# WORK TO COMPLETE:
Identify each line below that contains the word "localparam", and copy it out.

# DATA TO PROCESS:
------------------------------------------------

==> src/rtl/exec_stage.sv <==
// Execute stage: single-cycle ALU/branch/address ops, two-cycle multiply and
// a 32-step restoring divider, handed to the memory stage via enabled/completed.
module exec_stage #(
  parameter int DIV_STEPS = 32
) (
  input  logic        clk,
  input  logic        rstn,
  input  logic        enabled,
  input  logic [4:0]  op,
  input  logic        use_imm,
  input  logic [31:0] rs1_val,
  input  logic [31:0] rs2_val,
  input  logic [31:0] imm,
  input  logic [31:0] pc,
  output logic        completed,
  output logic [4:0]  op_n,
  output logic [31:0] result,
  output logic [31:0] store_data,
  output logic        branch_taken,
  output logic [31:0] branch_target
);

  localparam int CNT_W = $clog2(DIV_STEPS);

  localparam logic [4:0] OP_SUB   = 5'd1,  OP_SLL  = 5'd2,  OP_SLT   = 5'd3,  OP_SLTU  = 5'd4;
  localparam logic [4:0] OP_XOR   = 5'd5,  OP_SRL  = 5'd6,  OP_SRA   = 5'd7,  OP_OR    = 5'd8;
  localparam logic [4:0] OP_AND   = 5'd9,  OP_MUL  = 5'd10, OP_MULH  = 5'd11, OP_MULHU = 5'd13;
  localparam logic [4:0] OP_DIV   = 5'd14, OP_REM  = 5'd16, OP_REMU  = 5'd17, OP_ADDR  = 5'd18;
  localparam logic [4:0] OP_LUI   = 5'd19, OP_AUIPC = 5'd20, OP_JAL  = 5'd21, OP_JALR  = 5'd22;
  localparam logic [4:0] OP_BEQ   = 5'd23, OP_BNE  = 5'd24, OP_BLT   = 5'd25, OP_BGE   = 5'd26;
  localparam logic [4:0] OP_BLTU  = 5'd27, OP_BGEU = 5'd28;

  typedef enum logic [1:0] {IDLE = 2'd0, MUL_WAIT = 2'd1, DIV_RUN = 2'd2} state_e;

  state_e             state_q, state_d;
  logic [CNT_W-1:0]   count_q, count_d;
  logic               done_q, done_d;
  logic [4:0]         op_n_q, op_n_d;
  logic [31:0]        result_q, result_d;
  logic [31:0]        store_data_q, store_data_d;
  logic               branch_taken_q, branch_taken_d;
  logic [31:0]        branch_target_q, branch_target_d;
  logic [63:0]        prod_q, prod_d;
  logic [31:0]        rem_q, rem_d, quo_q, quo_d, dvs_q, dvs_d;
  logic               q_neg_q, q_neg_d, r_neg_q, r_neg_d;

  logic               is_mul, is_div, div_signed, div_is_rem, div_fast, last_step;
  logic [31:0]        div_fast_res, dvd_mag, dvs_mag;
  logic signed [32:0] mul_a, mul_b;
  logic signed [63:0] mul_full;
  logic [32:0]        div_trial;
  logic               div_fit;
  logic [31:0]        rem_step, quo_step, q_final, r_final;
  logic [31:0]        alu_b, jalr_sum, exec_result, exec_target;
  logic               exec_taken;

  assign is_mul     = op inside {[OP_MUL:OP_MULHU]};
  assign is_div     = op inside {[OP_DIV:OP_REMU]};
  assign div_signed = (op == OP_DIV) || (op == OP_REM);
  assign div_is_rem = (op == OP_REM) || (op == OP_REMU);
  assign div_fast   = (rs2_val == 32'd0) ||
                      (div_signed && rs1_val == 32'h8000_0000 && rs2_val == 32'hFFFF_FFFF);
  assign div_fast_res = (rs2_val == 32'd0) ? (div_is_rem ? rs1_val : 32'hFFFF_FFFF)
                                           : (div_is_rem ? 32'd0   : 32'h8000_0000);
  assign dvd_mag = (div_signed && rs1_val[31]) ? 32'd0 - rs1_val : rs1_val;
  assign dvs_mag = (div_signed && rs2_val[31]) ? 32'd0 - rs2_val : rs2_val;

  // Low word is sign-agnostic, so only the high-word variants steer operand extension.
  assign mul_a    = {(op != OP_MULHU) && rs1_val[31], rs1_val};
  assign mul_b    = {(op == OP_MULH) && rs2_val[31], rs2_val};
  assign mul_full = 64'(mul_a) * 64'(mul_b);

  // Remainder stays below the divisor, so bit 32 of the trial is a clean borrow flag.
  assign div_trial = {rem_q, quo_q[31]} - {1'b0, dvs_q};
  assign div_fit   = ~div_trial[32];
  assign rem_step  = div_fit ? div_trial[31:0] : {rem_q[30:0], quo_q[31]};
  assign quo_step  = {quo_q[30:0], div_fit};
  assign q_final   = q_neg_q ? 32'd0 - quo_step : quo_step;
  assign r_final   = r_neg_q ? 32'd0 - rem_step : rem_step;
  assign last_step = (count_q == CNT_W'(DIV_STEPS - 1));

  always_comb begin
    alu_b       = (use_imm && op != OP_SUB) ? imm : rs2_val;
    jalr_sum    = rs1_val + imm;
    exec_result = '0;
    exec_taken  = 1'b0;
    exec_target = pc + imm;
    case (op)
      OP_SUB:   exec_result = rs1_val - rs2_val;
      OP_SLL:   exec_result = rs1_val << alu_b[4:0];
      OP_SLT:   exec_result = {31'd0, $signed(rs1_val) < $signed(alu_b)};
      OP_SLTU:  exec_result = {31'd0, rs1_val < alu_b};
      OP_XOR:   exec_result = rs1_val ^ alu_b;
      OP_SRL:   exec_result = rs1_val >> alu_b[4:0];
      OP_SRA:   exec_result = $unsigned($signed(rs1_val) >>> alu_b[4:0]);
      OP_OR:    exec_result = rs1_val | alu_b;
      OP_AND:   exec_result = rs1_val & alu_b;
      OP_ADDR:  exec_result = rs1_val + imm;
      OP_LUI:   exec_result = imm;
      OP_AUIPC: exec_result = pc + imm;
      OP_JAL: begin
        exec_result = pc + 32'd4;
        exec_taken  = 1'b1;
      end
      OP_JALR: begin
        exec_result = pc + 32'd4;
        exec_taken  = 1'b1;
        exec_target = {jalr_sum[31:1], 1'b0};
      end
      OP_BEQ:   exec_taken = (rs1_val == rs2_val);
      OP_BNE:   exec_taken = (rs1_val != rs2_val);
      OP_BLT:   exec_taken = ($signed(rs1_val) < $signed(rs2_val));
      OP_BGE:   exec_taken = ($signed(rs1_val) >= $signed(rs2_val));
      OP_BLTU:  exec_taken = (rs1_val < rs2_val);
      OP_BGEU:  exec_taken = (rs1_val >= rs2_val);
      default:  exec_result = rs1_val + alu_b;
    endcase
  end

  always_ff @(posedge clk) begin
    if (!rstn) begin
      state_q         <= IDLE;
      count_q         <= '0;
      done_q          <= 1'b0;
      op_n_q          <= '0;
      result_q        <= '0;
      store_data_q    <= '0;
      branch_taken_q  <= 1'b0;
      branch_target_q <= '0;
      prod_q          <= '0;
      rem_q           <= '0;
      quo_q           <= '0;
      dvs_q           <= '0;
      q_neg_q         <= 1'b0;
      r_neg_q         <= 1'b0;
    end else begin
      state_q         <= state_d;
      count_q         <= count_d;
      done_q          <= done_d;
      op_n_q          <= op_n_d;
      result_q        <= result_d;
      store_data_q    <= store_data_d;
      branch_taken_q  <= branch_taken_d;
      branch_target_q <= branch_target_d;
      prod_q          <= prod_d;
      rem_q           <= rem_d;
      quo_q           <= quo_d;
      dvs_q           <= dvs_d;
      q_neg_q         <= q_neg_d;
      r_neg_q         <= r_neg_d;
    end
  end

  always_comb begin
    state_d = state_q;
    case (state_q)
      IDLE: begin
        if (enabled) begin
          if (is_mul)                    state_d = MUL_WAIT;
          else if (is_div && !div_fast)  state_d = DIV_RUN;
        end
      end
      MUL_WAIT: state_d = IDLE;
      DIV_RUN:  if (last_step) state_d = IDLE;
      default:  state_d = IDLE;
    endcase
  end

  always_comb begin
    count_d         = count_q;
    done_d          = done_q;
    op_n_d          = op_n_q;
    result_d        = result_q;
    store_data_d    = store_data_q;
    branch_taken_d  = branch_taken_q;
    branch_target_d = branch_target_q;
    prod_d          = prod_q;
    rem_d           = rem_q;
    quo_d           = quo_q;
    dvs_d           = dvs_q;
    q_neg_d         = q_neg_q;
    r_neg_d         = r_neg_q;
    case (state_q)
      IDLE: begin
        if (enabled) begin
          op_n_d         = op;
          store_data_d   = rs2_val;
          done_d         = 1'b0;
          branch_taken_d = 1'b0;
          if (is_mul) begin
            prod_d = mul_full;
          end else if (is_div) begin
            if (div_fast) begin
              result_d = div_fast_res;
              done_d   = 1'b1;
            end else begin
              quo_d   = dvd_mag;
              rem_d   = '0;
              dvs_d   = dvs_mag;
              q_neg_d = div_signed && (rs1_val[31] ^ rs2_val[31]);
              r_neg_d = div_signed && rs1_val[31];
              count_d = '0;
            end
          end else begin
            result_d        = exec_result;
            branch_taken_d  = exec_taken;
            branch_target_d = exec_target;
            done_d          = 1'b1;
          end
        end
      end
      MUL_WAIT: begin
        result_d = (op_n_q == OP_MUL) ? prod_q[31:0] : prod_q[63:32];
        done_d   = 1'b1;
      end
      DIV_RUN: begin
        rem_d   = rem_step;
        quo_d   = quo_step;
        count_d = count_q + CNT_W'(1);
        if (last_step) begin
          result_d = ((op_n_q == OP_REM) || (op_n_q == OP_REMU)) ? r_final : q_final;
          done_d   = 1'b1;
          count_d  = '0;
        end
      end
      default: ;
    endcase
  end

  assign completed     = done_q & ~enabled;
  assign op_n          = op_n_q;
  assign result        = result_q;
  assign store_data    = store_data_q;
  assign branch_taken  = branch_taken_q;
  assign branch_target = branch_target_q;

endmodule
===== config.mk =====
export PLATFORM = sky130hd
export DESIGN_NAME = dsp_dot_seq
export DESIGN_NICKNAME = d
export VERILOG_FILES = /design/src/rtl/dsp_pkg.sv /design/src/rtl/dsp_dot_seq.sv
export SDC_FILE = /design/constraint.sdc
export NUM_CORES = 1
export LEC_CHECK = 0
export ABC_AREA = 1
export CORE_MARGIN = 3
export CORE_UTILIZATION = 32
export CTS_CLUSTER_DIAMETER = 80
export DETAILED_ROUTE_END_ITERATION = 7
export GPL_TIMING_DRIVEN = 1
export HOLD_SLACK_MARGIN = 0.06
export PLACE_DENSITY_LB_ADDON = 0.15
export SLEW_MARGIN = 20
export SYNTH_ARGS = -nofsm -noshare
export SYNTH_HDL_FRONTEND = slang
export SYNTH_SLANG_ARGS = --single-unit

===== constraint.sdc =====
create_clock -name CLK -period 3 [get_ports CLK]
set_input_delay 0.3 -clock CLK [delete_from_list [all_inputs] [get_ports CLK]]
set_output_delay 0.3 -clock CLK [all_outputs]
set_load 0.1 [all_outputs]
**src/rtl/playback_timer.sv**
```systemverilog
// playback_timer: BCD mm:ss elapsed/remaining-time counter driven by a clk-cycle prescaler.
// Ports: clk, reset (async, active-high); count/clear/dir/load controls; load_minutes/
//   load_seconds1/load_seconds0 BCD preset; seconds0/seconds1/minutes BCD time;
//   sec_tick one-cycle pulse per prescaler wrap; at_limit level (MAX going up, 0 going down).
// Optional feature: define PLAYBACK_TIMER_ALARM_EN to add alarm_minutes/alarm_seconds1/
//   alarm_seconds0 inputs and the one-cycle alarm output.
module playback_timer #(
  parameter int CLK_DIV    = 50000000,
  parameter int MIN_DIGITS = 2,
  parameter int WRAP       = 1
) (
  input  logic                    clk,
  input  logic                    reset,
  input  logic                    count,
  input  logic                    clear,
  input  logic                    dir,
  input  logic                    load,
  input  logic [4*MIN_DIGITS-1:0] load_minutes,
  input  logic [3:0]              load_seconds1,
  input  logic [3:0]              load_seconds0,
  output logic [3:0]              seconds0,
  output logic [3:0]              seconds1,
  output logic [4*MIN_DIGITS-1:0] minutes,
  output logic                    sec_tick,
  output logic                    at_limit
`ifdef PLAYBACK_TIMER_ALARM_EN
  ,
  input  logic [4*MIN_DIGITS-1:0] alarm_minutes,
  input  logic [3:0]              alarm_seconds1,
  input  logic [3:0]              alarm_seconds0,
  output logic                    alarm
`endif
);

  localparam int MW = 4 * MIN_DIGITS;
  localparam int PW = $clog2(CLK_DIV);
  localparam logic [PW-1:0] PRE_LAST = PW'(CLK_DIV - 1);
  localparam logic [MW-1:0] MIN_ALL9 = {MIN_DIGITS{4'h9}};

  logic [PW-1:0] presc;
  logic          terminal;
  logic          is_max;
  logic          is_zero;
  logic          carry;
  logic          borrow;
  logic [3:0]    up_s0, up_s1, dn_s0, dn_s1, nx_s0, nx_s1, ld_s0, ld_s1;
  logic [MW-1:0] up_min, dn_min, nx_min, ld_min;

  function automatic logic [3:0] clamp(input logic [3:0] d, input logic [3:0] lim);
    return (d > lim) ? lim : d;
  endfunction

  // The prescaler only wraps while counting, so a frozen timer never ticks.
  assign terminal = count && (presc == PRE_LAST);

  assign is_max   = (minutes == MIN_ALL9) && (seconds1 == 4'd5) && (seconds0 == 4'd9);
  assign is_zero  = (minutes == '0) && (seconds1 == 4'd0) && (seconds0 == 4'd0);
  assign at_limit = dir ? is_zero : is_max;

  // Increment: the ripple from MAX naturally lands on all zeros.
  always_comb begin
    up_s0  = seconds0 + 4'd1;
    up_s1  = seconds1;
    up_min = minutes;
    carry  = 1'b0;
    if (seconds0 == 4'd9) begin
      up_s0 = 4'd0;
      if (seconds1 == 4'd5) begin
        up_s1 = 4'd0;
        carry = 1'b1;
      end else begin
        up_s1 = seconds1 + 4'd1;
      end
    end
    for (int i = 0; i < MIN_DIGITS; i++) begin
      if (carry) begin
        if (minutes[4*i +: 4] == 4'd9) begin
          up_min[4*i +: 4] = 4'd0;
        end else begin
          up_min[4*i +: 4] = minutes[4*i +: 4] + 4'd1;
          carry            = 1'b0;
        end
      end
    end
  end

  // Decrement: the borrow ripple from zero naturally lands on MAX.
  always_comb begin
    dn_s0  = seconds0 - 4'd1;
    dn_s1  = seconds1;
    dn_min = minutes;
    borrow = 1'b0;
    if (seconds0 == 4'd0) begin
      dn_s0 = 4'd9;
      if (seconds1 == 4'd0) begin
        dn_s1  = 4'd5;
        borrow = 1'b1;
      end else begin
        dn_s1 = seconds1 - 4'd1;
      end
    end
    for (int i = 0; i < MIN_DIGITS; i++) begin
      if (borrow) begin
        if (minutes[4*i +: 4] == 4'd0) begin
          dn_min[4*i +: 4] = 4'd9;
        end else begin
          dn_min[4*i +: 4] = minutes[4*i +: 4] - 4'd1;
          borrow           = 1'b0;
        end
      end
    end
  end

  // Next time on a tick; saturating builds hold when already at the limit for this direction.
  always_comb begin
    nx_s0  = dir ? dn_s0  : up_s0;
    nx_s1  = dir ? dn_s1  : up_s1;
    nx_min = dir ? dn_min : up_min;
    if (at_limit && (WRAP == 0)) begin
      nx_s0  = seconds0;
      nx_s1  = seconds1;
      nx_min = minutes;
    end
  end

  always_comb begin
    ld_s0  = clamp(load_seconds0, 4'd9);
    ld_s1  = clamp(load_seconds1, 4'd5);
    ld_min = '0;
    for (int i = 0; i < MIN_DIGITS; i++) begin
      ld_min[4*i +: 4] = clamp(load_minutes[4*i +: 4], 4'd9);
    end
  end

  // sec_tick follows the prescaler wrap even when clear/load override the time update.
  always_ff @(posedge clk or posedge reset) begin
    if (reset) begin
      presc    <= '0;
      seconds0 <= 4'd0;
      seconds1 <= 4'd0;
      minutes  <= '0;
      sec_tick <= 1'b0;
    end else begin
      sec_tick <= terminal;
      if (clear) begin
        presc    <= '0;
        seconds0 <= 4'd0;
        seconds1 <= 4'd0;
        minutes  <= '0;
      end else if (load) begin
        presc    <= '0;
        seconds0 <= ld_s0;
        seconds1 <= ld_s1;
        minutes  <= ld_min;
      end else begin
        if (count) begin
          presc <= terminal ? '0 : presc + PW'(1);
        end
        if (terminal) begin
          seconds0 <= nx_s0;
          seconds1 <= nx_s1;
          minutes  <= nx_min;
        end
      end
    end
  end

`ifdef PLAYBACK_TIMER_ALARM_EN
  logic alarm_hit;

  // Only a tick that actually moves the time onto the alarm value counts; holding at a
  // saturated limit equal to the alarm does not re-fire.
  assign alarm_hit = ({nx_min, nx_s1, nx_s0} == {alarm_minutes, alarm_seconds1, alarm_seconds0}) &&
                     ({nx_min, nx_s1, nx_s0} != {minutes, seconds1, seconds0});

  always_ff @(posedge clk or posedge reset) begin
    if (reset) begin
      alarm <= 1'b0;
    end else begin
      alarm <= terminal && !clear && !load && alarm_hit;
    end
  end
`endif

endmodule

```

------------------------------------------------

# RESPONSE:
  localparam int CNT_W = $clog2(DIV_STEPS);
  localparam logic [4:0] OP_SUB   = 5'd1,  OP_SLL  = 5'd2,  OP_SLT   = 5'd3,  OP_SLTU  = 5'd4;
  localparam logic [4:0] OP_XOR   = 5'd5,  OP_SRL  = 5'd6,  OP_SRA   = 5'd7,  OP_OR    = 5'd8;
  localparam logic [4:0] OP_AND   = 5'd9,  OP_MUL  = 5'd10, OP_MULH  = 5'd11, OP_MULHU = 5'd13;
  localparam logic [4:0] OP_DIV   = 5'd14, OP_REM  = 5'd16, OP_REMU  = 5'd17, OP_ADDR  = 5'd18;
  localparam logic [4:0] OP_LUI   = 5'd19, OP_AUIPC = 5'd20, OP_JAL  = 5'd21, OP_JALR  = 5'd22;
  localparam logic [4:0] OP_BEQ   = 5'd23, OP_BNE  = 5'd24, OP_BLT   = 5'd25, OP_BGE   = 5'd26;
  localparam logic [4:0] OP_BLTU  = 5'd27, OP_BGEU = 5'd28;
  localparam int MW = 4 * MIN_DIGITS;
  localparam int PW = $clog2(CLK_DIV);
  localparam logic [PW-1:0] PRE_LAST = PW'(CLK_DIV - 1);
  localparam logic [MW-1:0] MIN_ALL9 = {MIN_DIGITS{4'h9}};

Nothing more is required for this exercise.